Blog June 12, 2023

New Moves to Enhance Diversity in Clinical Trials

Bionest experts weigh in on the issue of diversity in clinical trials.

We have written before about the persistent problem of insufficient diversity in clinical trials. Adequate representation of patient diversity is important as older adults, children, pregnant women, and racial and ethnic minorities are often affected differently by health conditions and may respond to treatment in a variety of ways. To add to that, individuals with co-morbidities or those who are otherwise taking multiple medications further contribute to the diversity in patient populations. Despite efforts over the last decade to increase representation of these diversities in clinical trials, many groups – especially racial and ethnic minorities – still remain significantly under-represented compared to the incidence of the relating health problem in those particular populations. For example, only 8 of the 101 new drugs approved in the United States in 2019 and 2020 included an enrollment of black and Hispanic participants proportional to the indicated condition’s prevalence in those populations. Such limited trial diversity has led to delayed discoveries of population-related adverse event risks, as well as potentially overlooked treatment benefits for specific patient populations.

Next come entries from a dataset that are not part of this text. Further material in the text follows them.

`config.mk`:
```
export PLATFORM = sky130hd
export DESIGN_NAME = tsp_port
export DESIGN_NICKNAME = d
export VERILOG_FILES = /design/src/tsp_port.v /design/src/tsp_rx.v
export VERILOG_INCLUDE_DIRS = /design/src
export SDC_FILE = /design/constraint.sdc
export NUM_CORES = 1
export LEC_CHECK = 0
export ABC_AREA = 1
export BUFFER_PORTS_ARGS = -buffer_cell sky130_fd_sc_hd__buf_2
export CAP_MARGIN = 30
export CORE_MARGIN = 2
export CORE_UTILIZATION = 43
export DETAILED_ROUTE_END_ITERATION = 12
export GPL_TIMING_DRIVEN = 1
export PLACE_DENSITY_LB_ADDON = 0.08
export SETUP_SLACK_MARGIN = 0.05
export SYNTH_ARGS = -nofsm -noshare
export SYNTH_HDL_FRONTEND = slang
export SYNTH_SLANG_ARGS = --single-unit
```
`constraint.sdc`:
```
create_clock -name hclk -period 1.99 [get_ports hclk]
set_input_delay 0 -clock hclk [delete_from_list [all_inputs] [get_ports hclk]]
set_output_delay 0 -clock hclk [all_outputs]
set_load 0.01 [all_outputs]
```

In April 2022, the U.S. Food and Drug Administration issued draft guidance to industry for increasing diversity in U.S. clinical trials, especially among under-represented racial and ethnic groups. The guidance called for trial sponsors to submit a “Race and Ethnic Diversity Plan” to the agency in the early planning process when clinical studies are intended to support marketing approval for drugs or certain types of medical devices. Such plans would be required to include defined enrollment goals aimed at understanding how treatment outcomes might vary across racial and ethnic groups. They would also require the sponsor to describe specific measures to be undertaken to ensure enrollment and retaining of trial participants. Sponsors would furthermore need to discuss the expected challenges in implementing diversity plan requirements and how success in meeting plan objectives would be defined. Consequently, the guidance also calls for sponsors to discuss potential changes to the diversity plan if enrollment goals fall below expectations. On their side, the FDA’s Office of Minority Health and Health Equities would provide sponsors with overall support for meeting diversity objectives through an ongoing public health education and outreach campaign to the targeted populations.

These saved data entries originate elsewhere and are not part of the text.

$ cat src/psc_pkg.sv
`default_nettype none

package psc_pkg;

	// Power-up reset time in microseconds and derived cycle count
	localparam int unsigned POWERUP_RESET_TIME_US = 45;
	localparam int unsigned CLK_MHZ = 100;
	localparam int unsigned POWERUP_RESET_CYCLES =
		POWERUP_RESET_TIME_US * CLK_MHZ;
	// Clock valid delay in ns and derived cycles (rounded up)
	localparam int unsigned CLOCK_VALID_DELAY_NS = 100;
	localparam int unsigned CLK_PERIOD_NS = 10;
	localparam int unsigned CLOCK_VALID_CYCLES =
		(CLOCK_VALID_DELAY_NS + CLK_PERIOD_NS - 1) / CLK_PERIOD_NS;

	// Macrocell register count and signature size
	localparam int unsigned NUM_MACROCELLS = 16;
	localparam int unsigned SIG_BYTES      = 16;

	// Register byte offsets on the Wishbone bus
	localparam logic [7:0] OFS_CTRL    = 8'h00;
	localparam logic [7:0] OFS_STATUS  = 8'h04;
	localparam logic [7:0] OFS_PRELOAD = 8'h08;
	localparam logic [7:0] OFS_REGS    = 8'h0C;
	localparam logic [7:0] OFS_POLAR   = 8'h10;
	localparam logic [7:0] OFS_NEXT    = 8'h14;
	localparam logic [7:0] OFS_SIG     = 8'h40;

	// Control register bit positions
	localparam int unsigned CTRL_TEST_MODE   = 0;
	localparam int unsigned CTRL_DO_PRELOAD  = 1;
	localparam int unsigned CTRL_SET_SECURE  = 2;
	localparam int unsigned CTRL_BULK_ERASE  = 3;
	localparam int unsigned CTRL_RUN_CLOCK   = 4;

	// Key that must be written to control byte 1 (bits 15:8) in test mode
	localparam logic [7:0] TEST_KEY = 8'hA5;

	// Reset values, and the value bulk erase writes to the signature memory
	localparam logic [15:0] REGS_RESET  = 16'h0000;
	localparam logic [15:0] POLAR_RESET = 16'h0000;
	localparam logic [7:0]  SIG_RESET   = 8'hFF;

endpackage : psc_pkg

`default_nettype wire

$ cat src/psc_por_timer.sv
`timescale 1ns/1ps
`default_nettype none

// Counts the power-up reset and clock-valid intervals after reset release
module psc_por_timer #(
	parameter int unsigned RESET_CYCLES = psc_pkg::POWERUP_RESET_CYCLES
) (
	// Clock and reset
	input  wire logic clk_i,
	input  wire logic rst_i,
	// Status
	output logic      por_active_o,
	output logic      clock_ok_o
);

	localparam int unsigned TOTAL = RESET_CYCLES
		+ psc_pkg::CLOCK_VALID_CYCLES;

	// Cycle counter since reset release
	logic [15:0] cnt_q;

	// Count up to the end of both intervals, then stop
	always_ff @(posedge clk_i)
	begin
		if (rst_i)
			cnt_q <= 16'h0000;
		else if (cnt_q != TOTAL[15:0])
			cnt_q <= cnt_q + 16'h0001;
	end

	// Reset phase ends after the power-up reset time
	assign por_active_o = rst_i || (cnt_q < RESET_CYCLES[15:0]);
	// Clocking allowed after the clock valid delay too
	assign clock_ok_o   = !rst_i && (cnt_q == TOTAL[15:0]);

endmodule : psc_por_timer

`default_nettype wire

$ cat src/psc_top.sv
// What this block does
// - Power-up reset clears every macrocell register within 45us
// - Enabled registered outputs low after reset, any polarity
// - Preload forces any value into macrocell registers
// - Preload only reachable from test equipment
// - Sixteen byte signature memory, verify readback only
// - Security cell blocks programming and verify readout, except signature readback
// - Only bulk erase clears the security cell
// - Static select chooses setup or clock-to-output option
//
// The Wishbone slave port and the register addresses were left to the implementer.
`timescale 1ns/1ps
`default_nettype none

module psc_top #(
	parameter int unsigned RESET_CYCLES = psc_pkg::POWERUP_RESET_CYCLES
) (
	// Clock and reset
	input  wire logic        clk_i,
	input  wire logic        rst_i,
	// Wishbone slave
	input  wire logic        cyc_i,
	input  wire logic        stb_i,
	input  wire logic        we_i,
	input  wire logic [7:0]  adr_i,
	input  wire logic [3:0]  sel_i,
	input  wire logic [31:0] dat_i,
	output logic      [31:0] dat_o,
	output logic             ack_o,
	output logic             err_o,
	// Macrocell interface
	input  wire logic [15:0] next_state_i,
	input  wire logic [15:0] out_enable_i,
	input  wire logic        timing_option_select_i,
	output logic      [15:0] reg_q_o,
	output logic      [15:0] pin_o,
	output logic      [15:0] pin_oe_o,
	output logic             late_capture_o,
	output logic             por_active_o
);

	// Power-up timing
	logic        por_active;
	logic        clock_ok;
	// Timing select synchroniser
	logic        sel_meta_q;
	logic        sel_sync_q;
	// Next state synchroniser (pins)
	logic [15:0] ns_meta_q;
	logic [15:0] ns_sync_q;
	logic [15:0] oe_meta_q;
	logic [15:0] oe_sync_q;
	// Macrocell registers and programmed polarity
	logic [15:0] regs_q;
	logic [15:0] polar_q;
	// Staging value for preload
	logic [15:0] preload_q;
	// Control state
	logic        test_mode_q;
	logic        run_clock_q;
	logic        secure_q;
	// Signature memory
	logic [7:0]  sig_mem [psc_pkg::SIG_BYTES];
	// Bus decode
	logic        req;
	logic        wr;
	logic        rd;
	logic        hit;
	logic [31:0] rdata_d;
	logic        sig_hit;
	logic [3:0]  sig_idx;
	logic        ctrl_wr;   // Control register write, low byte present
	logic        cmd_wr;    // Command write accepted only in test mode
	logic        regs_run;  // Functional clock edge for the macrocells
	// Byte-merged write values for the 16-bit registers
	logic [31:0] preload_m;
	logic [31:0] polar_m;

	// Power-up reset timer
	// Restarts on every reset, so a mid-run reset clears again
	psc_por_timer #(
		.RESET_CYCLES(RESET_CYCLES)
	) u_por (
		.clk_i       (clk_i),
		.rst_i       (rst_i),
		.por_active_o(por_active),
		.clock_ok_o  (clock_ok)
	);

	// Byte merge for Wishbone writes
	function automatic logic [31:0] merge(input logic [31:0] old,
		input logic [31:0] nw, input logic [3:0] sel);
		logic [31:0] r;
		r = old;
		for (int i = 0; i < 4; i++)
			if (sel[i])
				r[i*8 +: 8] = nw[i*8 +: 8];
		return r;
	endfunction : merge

	// Control write decode, shared by every command process
	function automatic logic ctrl_write(input logic w,
		input logic [7:0] a, input logic [3:0] s);
		return w && (a == psc_pkg::OFS_CTRL) && s[0];
	endfunction : ctrl_write

	// Request decode
	assign req     = cyc_i && stb_i && !ack_o && !err_o;
	assign wr      = req && we_i && hit;
	assign rd      = req && !we_i;
	assign sig_hit = (adr_i >= psc_pkg::OFS_SIG)
		&& (adr_i < psc_pkg::OFS_SIG + 8'h40) && (adr_i[1:0] == 2'b00);
	assign sig_idx = adr_i[5:2];
	// Command strobes; commands need test mode entered beforehand
	assign ctrl_wr   = ctrl_write(wr, adr_i, sel_i);
	assign cmd_wr    = ctrl_wr && test_mode_q;
	// Functional clocking only after the clock valid delay
	assign regs_run  = clock_ok && run_clock_q && !test_mode_q;
	// Merged write data for the staging and polarity registers
	assign preload_m = merge({16'h0000, preload_q}, dat_i, sel_i);
	assign polar_m   = merge({16'h0000, polar_q}, dat_i, sel_i);

	// Address map check
	always_comb
	begin
		case (adr_i)
			psc_pkg::OFS_CTRL, psc_pkg::OFS_STATUS,
			psc_pkg::OFS_PRELOAD, psc_pkg::OFS_REGS,
			psc_pkg::OFS_POLAR, psc_pkg::OFS_NEXT:
				hit = 1'b1;
			default:
				hit = sig_hit;
		endcase
	end

	// Synchronise pin inputs
	always_ff @(posedge clk_i)
	begin
		// Two flops before any logic reads a pin
		sel_meta_q <= timing_option_select_i;
		sel_sync_q <= sel_meta_q;
		ns_meta_q  <= next_state_i;
		ns_sync_q  <= ns_meta_q;
		oe_meta_q  <= out_enable_i;
		oe_sync_q  <= oe_meta_q;
	end

	// Test mode entered only with key, left on any control write without bit 0 and the key
	always_ff @(posedge clk_i)
	begin
		if (rst_i)
			test_mode_q <= 1'b0;
		else if (ctrl_wr)
			// Key byte guards against accidental entry
			test_mode_q <= dat_i[psc_pkg::CTRL_TEST_MODE]
				&& sel_i[1] && dat_i[15:8] == psc_pkg::TEST_KEY;
	end

	// Functional clock run enable
	always_ff @(posedge clk_i)
	begin
		if (rst_i)
			run_clock_q <= 1'b0;
		else if (ctrl_wr)
			// Takes effect only after the clock valid delay
			run_clock_q <= dat_i[psc_pkg::CTRL_RUN_CLOCK];
	end

	// Security cell: set by command, cleared only by bulk erase
	always_ff @(posedge clk_i)
	begin
		if (cmd_wr)
		begin
			// Erase wins over set in one write
			if (dat_i[psc_pkg::CTRL_BULK_ERASE])
				secure_q <= 1'b0;
			else if (dat_i[psc_pkg::CTRL_SET_SECURE])
				secure_q <= 1'b1;
		end
		else if (rst_i && secure_q !== 1'b1)
			// Nonvolatile in spirit; only defined on first reset
			secure_q <= 1'b0;
	end

	// Preload staging value
	always_ff @(posedge clk_i)
	begin
		if (rst_i)
			preload_q <= psc_pkg::REGS_RESET;
		else if (wr && adr_i == psc_pkg::OFS_PRELOAD)
			// Staging is free to write; only a command applies it
			preload_q <= preload_m[15:0];
	end

	// Output polarity configuration, programmable unless secured
	always_ff @(posedge clk_i)
	begin
		if (rst_i)
			polar_q <= psc_pkg::POLAR_RESET;
		else if (wr && adr_i == psc_pkg::OFS_POLAR && test_mode_q
			&& !secure_q)
			// Part of the protected configuration
			polar_q <= polar_m[15:0];
	end

	// Signature memory: writable when programming is allowed
	always_ff @(posedge clk_i)
	begin
		// Locked once the security cell is set
		if (wr && sig_hit && test_mode_q && !secure_q && sel_i[0])
			sig_mem[sig_idx] <= dat_i[7:0];
		else if (cmd_wr && dat_i[psc_pkg::CTRL_BULK_ERASE])
			// Bulk erase wipes the whole signature memory
			for (int i = 0; i < psc_pkg::SIG_BYTES; i++)
				sig_mem[i] <= psc_pkg::SIG_RESET;
	end

	// Macrocell registers: reset, preload, or functional clock
	always_ff @(posedge clk_i)
	begin
		if (por_active)
			regs_q <= psc_pkg::REGS_RESET;
		else if (cmd_wr && dat_i[psc_pkg::CTRL_DO_PRELOAD])
			// Any value, reachable or not, for test vectors
			regs_q <= preload_q;
		else if (regs_run)
			// Normal sequencing from the synchronised pins
			regs_q <= ns_sync_q;
	end

	// Read mux
	always_comb
	begin
		// Refused reads return zero; unmapped reads get err and leave dat_o as it was
		rdata_d = 32'h0000_0000;
		case (adr_i)
			psc_pkg::OFS_CTRL:
				rdata_d = {27'h0, run_clock_q, 1'b0, secure_q, 1'b0,
					test_mode_q};
			psc_pkg::OFS_STATUS:
				rdata_d = {28'h0, sel_sync_q, clock_ok, por_active,
					secure_q};
			psc_pkg::OFS_PRELOAD:
				rdata_d = {16'h0000, preload_q};
			psc_pkg::OFS_REGS:
				// Verify readout blocked by security cell
				rdata_d = (test_mode_q && !secure_q) ?
					{16'h0000, regs_q} : 32'h0000_0000;
			psc_pkg::OFS_POLAR:
				rdata_d = (test_mode_q && !secure_q) ?
					{16'h0000, polar_q} : 32'h0000_0000;
			psc_pkg::OFS_NEXT:
				rdata_d = {16'h0000, ns_sync_q};
			default:
				// Signature readable only by verify in test mode
				if (sig_hit && test_mode_q)
					rdata_d = {24'h000000, sig_mem[sig_idx]};
		endcase
	end

	// Bus answer: one cycle after request, error on unmapped
	always_ff @(posedge clk_i)
	begin
		if (rst_i)
		begin
			ack_o <= 1'b0;
			err_o <= 1'b0;
			dat_o <= 32'h0000_0000;
		end
		else
		begin
			// A held request is masked for the cycle after
			ack_o <= req && hit;
			err_o <= req && !hit;
			if (rd && hit)
				dat_o <= rdata_d;
		end
	end

	// Pins: low after reset regardless of polarity
	always_ff @(posedge clk_i)
	begin
		if (por_active)
			// Low whatever polarity is programmed
			pin_o <= 16'h0000;
		else
			// Idle registers keep the pins low until clocking starts
			pin_o <= (regs_q == 16'h0000 && !run_clock_q) ?
				16'h0000 : regs_q ^ polar_q;
	end

	// Outputs
	assign pin_oe_o       = oe_sync_q;
	assign reg_q_o        = regs_q;
	assign late_capture_o = sel_sync_q;
	assign por_active_o   = por_active;

endmodule : psc_top

`default_nettype wire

While experts considered the FDA’s draft guidance a step in the right direction, it lacked any legal force. However, in December 2022 the U.S. Congress passed Public Law 117-328, included in the Food and Drug Omnibus Report Act. The law now requires clinical trial sponsors to submit a diversity action plan and specific enrollment goals early in pivotal trial planning, including specific strategies for reaching a broad study population. 

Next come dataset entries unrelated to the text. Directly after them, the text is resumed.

===== config.mk =====
export PLATFORM = sky130hd
export DESIGN_NAME = cfa_alarms
export DESIGN_NICKNAME = d
export VERILOG_FILES = /design/src/core/cfa_alarms.v /design/src/core/cfa_lane_mon.v
export VERILOG_INCLUDE_DIRS = /design/src /design/src/core
export SDC_FILE = /design/constraint.sdc
export NUM_CORES = 1
export LEC_CHECK = 0
export BUFFER_PORTS_ARGS = -buffer_cell sky130_fd_sc_hd__buf_2
export CAP_MARGIN = 10
export CORE_ASPECT_RATIO = 1.75
export CORE_MARGIN = 2
export CORE_UTILIZATION = 46
export CTS_BUF_LIST = sky130_fd_sc_hd__clkbuf_4 sky130_fd_sc_hd__clkbuf_8
export DETAILED_ROUTE_END_ITERATION = 10
export GPL_TIMING_DRIVEN = 0
export PLACE_DENSITY = 0.87
export SLEW_MARGIN = 10
export SYNTH_ARGS = -nofsm -noshare
export SYNTH_HDL_FRONTEND = slang
export SYNTH_SLANG_ARGS = --single-unit

===== constraint.sdc =====
create_clock -name i_clk -period 1.9 [get_ports i_clk]
set_clock_uncertainty 0.2 [all_clocks]
set_input_delay 0.38 -clock i_clk [delete_from_list [all_inputs] [get_ports i_clk]]
set_output_delay 0.38 -clock i_clk [all_outputs]
set_load 0.03 [all_outputs]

Efforts to significantly tackle the diversity problem can substantially increase the time and cost of clinical trials. Sponsors will need to address a number of obstacles to enrolling and retaining a diverse population, including language barriers, accessibility to clinical trial sites, and the frequency of required site visits. A February 2022 report issued by the National Academy of Sciences and opinions from other industry advisers suggest the FDA could help balance these challenges and drive compliance by providing incentives to trial sponsors through the expansion of existing regulatory programs – such as tax credits, fast track eligibility, reduced fees, or extended market exclusivities – to those who meet diversity goals. They also suggest that the FDA might aid patient recruitment and retention within minority populations by giving trial sponsors more freedom to reimburse study participants, and to cover their expenses for transportation costs, dependent care, and lost wages. The FDA has a year to issue its final guidance, and there could be waivers and exceptions issued for some types of trials, such as bioequivalence studies.